Typical uses for RTG4 include remote sensing space payloads, such as radar, imaging, and spectrometry in civilian, scientific, and commercial applications. These applications span across weather forecasting and climate research, land use, astronomy and astrophysics, planetary exploration, and earth sciences. Other applications include mobile satellite services (MSS) communication satellites, as well as high-altitude aviation, medical electronics, and civilian nuclear power plant control -- applications which have historically used expensive radiation-hardened ASICs and which force development programs to incur substantial cost and schedule risk. RTG4 allows programs to access the ease-of-use and flexibility of FPGAs without sacrificing reliability or performance.
The RTG4’s reprogrammable flash technology offers immunity to radiation-induced configuration upsets in the harshest radiation environments, requiring no configuration scrubbing, unlike static random-access memory (SRAM) FPGA technology, officials say.
“We expect that the next 10 years will see an increase of about 25 percent in the number of new spacecraft of 50Kg mass or larger,” says Marco Cáceres, senior analyst and director of space studies for the Virginia-based Teal Group consulting firm. “These new spacecraft will have more sophisticated payload electronics than their predecessors, doing more on-board data processing to maximize data acquisition while dealing with limited downlink bandwidth.”
“Space Micro is pleased to be working with Microsemi’s RTG4 FPGAs on our next-generation software-defined radio and also image processing computer, which we are designing for several NASA and international scientific space missions,” explains David Strobel, CEO of Space Micro Inc. of San Diego, California. “We believe the high-performance and rich feature set of the RTG4 FPGAs, together with our proprietary advanced processing algorithms, will make for a winning combination, creating great value for our space and missile customers.”

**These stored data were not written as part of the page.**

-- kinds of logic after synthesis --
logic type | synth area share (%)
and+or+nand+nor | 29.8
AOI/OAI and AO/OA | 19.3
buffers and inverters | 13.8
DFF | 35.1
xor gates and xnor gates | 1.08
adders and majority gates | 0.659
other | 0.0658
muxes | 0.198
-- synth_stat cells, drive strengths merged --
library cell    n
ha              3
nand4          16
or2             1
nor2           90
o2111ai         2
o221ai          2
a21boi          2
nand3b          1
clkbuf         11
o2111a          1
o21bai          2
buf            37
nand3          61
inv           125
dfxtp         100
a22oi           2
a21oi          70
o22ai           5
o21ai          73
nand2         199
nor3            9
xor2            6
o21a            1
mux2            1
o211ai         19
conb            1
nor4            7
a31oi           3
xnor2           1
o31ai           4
`config.mk`:
```
export PLATFORM = sky130hd
export DESIGN_NAME = wdcm_top
export DESIGN_NICKNAME = d
export VERILOG_FILES = /design/src/core/wdcm_pkg.sv /design/src/core/wdcm_tick_if.sv /design/src/core/wdcm_top.sv /design/src/core/wdcm_clkmon.sv /design/src/core/wdcm_idle_timer.sv
export SDC_FILE = /design/constraint.sdc
export NUM_CORES = 1
export LEC_CHECK = 0
export BUFFER_PORTS_ARGS = -buffer_cell sky130_fd_sc_hd__buf_4
export CAP_MARGIN = 20
export CELL_PAD_IN_SITES_DETAIL_PLACEMENT = 0
export CELL_PAD_IN_SITES_GLOBAL_PLACEMENT = 1
export CORE_MARGIN = 2
export CORE_UTILIZATION = 30
export DETAILED_ROUTE_END_ITERATION = 8
export PLACE_DENSITY = 0.53
export SETUP_SLACK_MARGIN = 0.5
export SYNTH_ARGS = -nofsm -noshare
export SYNTH_HDL_FRONTEND = slang
export SYNTH_HIERARCHICAL = 1
export SYNTH_SLANG_ARGS = --single-unit
```
`constraint.sdc`:
```
create_clock -name core_clk -period 2.3 [get_ports core_clk]
set_input_delay 0.115 -clock core_clk [delete_from_list [all_inputs] [get_ports core_clk]]
set_output_delay 0.115 -clock core_clk [all_outputs]
set_load 0.01 [all_outputs]
```
File: src/logic/asm_consts.vh
`ifndef ASM_CONSTS_VH
`define ASM_CONSTS_VH
// Command opcodes
`define ASM_OP_SMART 8'hb0
`define ASM_OP_SETMULT 8'hc6
`define ASM_OP_SLEEP_A 8'he6
`define ASM_OP_SLEEP_B 8'h99
`define ASM_OP_STBY_A 8'he2
`define ASM_OP_STBY_B 8'h96
`define ASM_OP_WRMULT 8'hc5
`define ASM_OP_RDMULT 8'hc4
`define ASM_OP_SETFEAT 8'hef
// SMART subcommands and signature
`define ASM_SUB_READ 8'hd0
`define ASM_SUB_OFFLINE 8'hd4
`define ASM_SUB_ENABLE 8'hd8
`define ASM_SUB_DISABLE 8'hd9
`define ASM_SIG_HIGH 8'hc2
`define ASM_SIG_LOW 8'h4f
// Off-line collection codes
`define ASM_CODE_FIRST 8'hca
`define ASM_CODE_LAST 8'hd1
// Set-Features codes for software reset defaults
`define ASM_FEAT_POR_OFF 8'h66
`define ASM_FEAT_POR_ON 8'hcc
// Collection status values
`define ASM_ST_NEVER 8'h00
`define ASM_ST_DONE 8'h02
`define ASM_ST_SUSP 8'h04
`define ASM_ST_HABORT 8'h05
`define ASM_ST_DABORT 8'h06
// Data structure layout
`define ASM_STD_FIRST 9'h16a
`define ASM_STD_LAST 9'h181
`define ASM_SUM_BYTE 9'h1ff
`define ASM_LAST_IDX 9'h1ff
`define ASM_SEL_BYTE 9'h000
`define ASM_VAL_MSB 9'h001
`define ASM_VAL_LSB 9'h002
// Timing and block size limit
`define ASM_SLEEP_MS 15
`define ASM_CLK_KHZ 40000
`define ASM_COLLECT_CYC 16'h0010
`define ASM_COLLECT_END 16'h0001
`define ASM_MAX_BLOCK 8'h01
`endif

File: src/logic/asm_cmd.v
`timescale 1ns/1ps
`include "asm_consts.vh"
module asm_cmd
#(
  parameter SLEEP_CYC = `ASM_SLEEP_MS * `ASM_CLK_KHZ,
  parameter MAX_BLOCK = `ASM_MAX_BLOCK
)
(
  // Clock and resets
  input wire sys_clk,
  input wire reset_n,
  input wire soft_reset,
  // Task file, command strobe and statistic source
  input wire cmd_strobe,
  input wire [7:0] cmd_code,
  input wire [7:0] feature,
  input wire [7:0] sec_count,
  input wire [7:0] sec_num,
  input wire [7:0] cyl_low,
  input wire [7:0] cyl_high,
  input wire [15:0] stat_value,
  // Data read stream
  input wire data_ready,
  output wire data_valid,
  output reg [7:0] data_byte,
  // Status towards host
  output reg busy,
  output reg abort_err,
  output reg host_irq,
  output reg sleeping,
  output reg smart_on,
  output reg mult_on,
  output reg [7:0] mult_count,
  output reg [7:0] stat_sel,
  output reg [7:0] coll_status
);
  // ----------------------------------------------------------------
  // State machine
  // ----------------------------------------------------------------
  localparam S_IDLE = 5'b00001;
  localparam S_EXEC = 5'b00010;
  localparam S_COLLECT = 5'b00100;
  localparam S_STREAM = 5'b01000;
  localparam S_DONE = 5'b10000;
  // Last idle count before sleep, kept at the counter's own width
  localparam [31:0] SLEEP_LAST = SLEEP_CYC - 1;

  reg [4:0] state;
  // Task file latched at the command strobe
  reg [7:0] op;
  reg [7:0] sub;
  reg [7:0] arg_cnt;
  reg [7:0] arg_num;
  reg sig_ok;
  // Collection, stream and power bookkeeping
  reg [15:0] coll_cnt;
  reg [15:0] coll_data;
  reg coll_valid;
  reg por_on_soft;
  reg [8:0] idx;
  reg [31:0] idle_cnt;
  reg fail;
  reg [7:0] raw_byte;
  wire [7:0] check;

  function is_code;
    input [7:0] c;
    begin
      is_code = (c >= `ASM_CODE_FIRST) && (c <= `ASM_CODE_LAST);
    end
  endfunction

  function [7:0] layout;
    input [8:0] i;
    input [7:0] st;
    input [7:0] sel;
    input [15:0] d;
    begin
      // Byte 0 names the statistic, the next two carry it MSB first.
      // Every unused byte reads as zero, so it adds nothing to the sum
      // and the checksum depends only on the few live bytes.
      if (i == `ASM_SEL_BYTE)
        layout = sel;
      else if (i == `ASM_VAL_MSB)
        layout = d[15:8];
      else if (i == `ASM_VAL_LSB)
        layout = d[7:0];
      else if (i == `ASM_STD_FIRST)
        layout = st;
      else
        layout = 8'h00;
    end
  endfunction

  // ----------------------------------------------------------------
  // Stream handshake
  // ----------------------------------------------------------------
  // A byte moves only when the host takes it, so a slow host just
  // stretches the stream; the checksum byte itself is never summed.
  wire in_stream;
  wire take_byte;
  wire sum_byte;

  assign in_stream = (state == S_STREAM);
  assign take_byte = in_stream && data_ready;
  assign sum_byte = take_byte && (idx != `ASM_SUM_BYTE);

  // ----------------------------------------------------------------
  // Byte source and checksum
  // ----------------------------------------------------------------
  always @*
  begin
    raw_byte = layout(idx, coll_status, stat_sel, coll_data);
  end

  asm_sum u_sum
  (
    .sys_clk(sys_clk),
    .reset_n(reset_n),
    .clear(!in_stream),
    .add(sum_byte),
    .data(raw_byte),
    .check(check)
  );

  assign data_valid = in_stream;

  always @*
  begin
    if (idx == `ASM_SUM_BYTE)
      data_byte = check;
    else
      data_byte = raw_byte;
  end

  // ----------------------------------------------------------------
  // Command execution
  // ----------------------------------------------------------------
  always @(posedge sys_clk or negedge reset_n)
  begin
    if (!reset_n)
    begin
      state <= S_IDLE;
      op <= 8'h00;
      sub <= 8'h00;
      arg_cnt <= 8'h00;
      arg_num <= 8'h00;
      sig_ok <= 1'b0;
      busy <= 1'b0;
      abort_err <= 1'b0;
      host_irq <= 1'b0;
      sleeping <= 1'b0;
      smart_on <= 1'b0;
      mult_on <= 1'b0;
      mult_count <= 8'h00;
      stat_sel <= 8'h00;
      coll_status <= `ASM_ST_NEVER;
      coll_valid <= 1'b0;
      coll_data <= 16'h0000;
      coll_cnt <= 16'h0000;
      por_on_soft <= 1'b1;
      idx <= 9'h000;
      idle_cnt <= 32'h0000_0000;
      fail <= 1'b0;
    end
    else
    begin
      host_irq <= 1'b0;
      // Software reset wins over any command still in flight
      if (soft_reset)
      begin
        // Collected data never survives a reset; mode only if defaults on
        state <= S_IDLE;
        busy <= 1'b0;
        coll_valid <= 1'b0;
        coll_status <= `ASM_ST_NEVER;
        sleeping <= 1'b0;
        if (por_on_soft)
          mult_on <= 1'b0;
      end
      else
      begin
        case (state)
          S_IDLE:
          begin
            if (cmd_strobe)
            begin
              op <= cmd_code;
              sub <= feature;
              arg_cnt <= sec_count;
              arg_num <= sec_num;
              sig_ok <= (cyl_high == `ASM_SIG_HIGH) &&
                (cyl_low == `ASM_SIG_LOW);
              busy <= 1'b1;
              abort_err <= 1'b0;
              sleeping <= 1'b0;
              idle_cnt <= 32'h0000_0000;
              state <= S_EXEC;
            end
            else if (!sleeping)
            begin
              // Counts only while idle and awake, so a long collection
              // or stream never drops the drive asleep mid-command
              if (idle_cnt >= SLEEP_LAST)
                sleeping <= 1'b1;
              else
                idle_cnt <= idle_cnt + 32'h0000_0001;
            end
          end
          S_EXEC:
          begin
            // Every command not cut short by soft_reset leaves through S_DONE, so busy, error and
            // interrupt then change together for the host
            fail <= 1'b0;
            state <= S_DONE;
            case (op)
              `ASM_OP_SMART:
              begin
                if (!sig_ok)
                  fail <= 1'b1;
                else if (sub == `ASM_SUB_ENABLE)
                  smart_on <= 1'b1;
                else if (!smart_on)
                  fail <= 1'b1;
                else if (sub == `ASM_SUB_DISABLE)
                  smart_on <= 1'b0;
                else if (sub == `ASM_SUB_OFFLINE)
                begin
                  if (is_code(arg_num))
                  begin
                    stat_sel <= arg_num;
                    coll_cnt <= `ASM_COLLECT_CYC;
                    state <= S_COLLECT;
                  end
                  else
                  begin
                    fail <= 1'b1;
                    coll_status <= `ASM_ST_DABORT;
                  end
                end
                else if (sub == `ASM_SUB_READ)
                begin
                  if (coll_valid)
                  begin
                    idx <= 9'h000;
                    state <= S_STREAM;
                  end
                  else
                    fail <= 1'b1;
                end
                else
                  fail <= 1'b1;
              end
              `ASM_OP_SETMULT:
              begin
                if (arg_cnt == 8'h00)
                  mult_on <= 1'b0;
                else if (arg_cnt <= MAX_BLOCK)
                begin
                  mult_count <= arg_cnt;
                  mult_on <= 1'b1;
                end
                else
                begin
                  fail <= 1'b1;
                  mult_on <= 1'b0;
                end
              end
              `ASM_OP_SLEEP_A, `ASM_OP_SLEEP_B,
              `ASM_OP_STBY_A, `ASM_OP_STBY_B:
                sleeping <= 1'b1;
              `ASM_OP_WRMULT, `ASM_OP_RDMULT:
                if (!mult_on)
                  fail <= 1'b1;
              `ASM_OP_SETFEAT:
              begin
                if (sub == `ASM_FEAT_POR_OFF)
                  por_on_soft <= 1'b0;
                else if (sub == `ASM_FEAT_POR_ON)
                  por_on_soft <= 1'b1;
              end
              default:
                fail <= 1'b0;
            endcase
          end
          S_COLLECT:
          begin
            // Captive: busy stays up until the statistic is latched
            // The statistic is sampled once, in the last counted cycle
            if (coll_cnt == `ASM_COLLECT_END)
            begin
              coll_data <= stat_value;
              coll_valid <= 1'b1;
              coll_status <= `ASM_ST_DONE;
              state <= S_DONE;
            end
            coll_cnt <= coll_cnt - `ASM_COLLECT_END;
          end
          S_STREAM:
          begin
            if (take_byte)
            begin
              if (idx == `ASM_LAST_IDX)
                state <= S_DONE;
              else
                idx <= idx + 9'h001;
            end
          end
          S_DONE:
          begin
            busy <= 1'b0;
            abort_err <= fail;
            host_irq <= 1'b1;
            state <= S_IDLE;
          end
          default:
            state <= S_IDLE;
        endcase
      end
    end
  end
endmodule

Ken O’Neill, director of marketing, space and aviation at Microsemi, calls the new product introduction an affirmation of the company’s “strong commitment to the space industry” as a supplier of FPGAs for applications requiring mitigation of radiation effects.
“RTG4 FPGAs combine a wealth of features with the highest quality and reliability to meet the increasing demands of modern satellite payloads,” Strobel adds.
Product features include:
Up to 150,000 logic elements; each includes a four-input combinatorial look-up table (LUT4) and a flip-flop with built-in single event upset (SEU) and single event transient (SET) mitigation
High system performance, up to 300 MHz
24 serial transceivers, with operation from 1 Gb/sec to 3.125 Gb/sec
16 SEU- and SET-protected SpaceWire clock and data recovery circuits
462 SEU- and SET-protected multiply-accumulate mathblocks
More than 5 Mbits of on-board SEU-protected SRAM
Single event latch-up (SEL) and configuration memory upset immunity
Total ionizing dose (TID) beyond 100 Krad
Engineering silicon, Libero SoC development software, and RTG4 development kits are available now. RTG4 FPGAs and development kits have already shipped to some of the 120+ customers engaged in the RTG4 lead customer program. Flight units qualified to MIL-STD-883 Class B are expected to be available in early 2016.
RTG4 is Microsemi’s latest development in a long history of radiation-tolerant FPGAs that are found in many NASA and international space programs.
With a comprehensive portfolio of space products, Microsemi provides radiation-tolerant FPGAs, rad-hard mixed-signal ICs, rad-hard DC-to-DC converters, precision time and frequency solutions, linear and POL hybrids, custom hybrid solutions, and rad-hard discretes including the broadest portfolio of JANS Class diodes and bipolar products.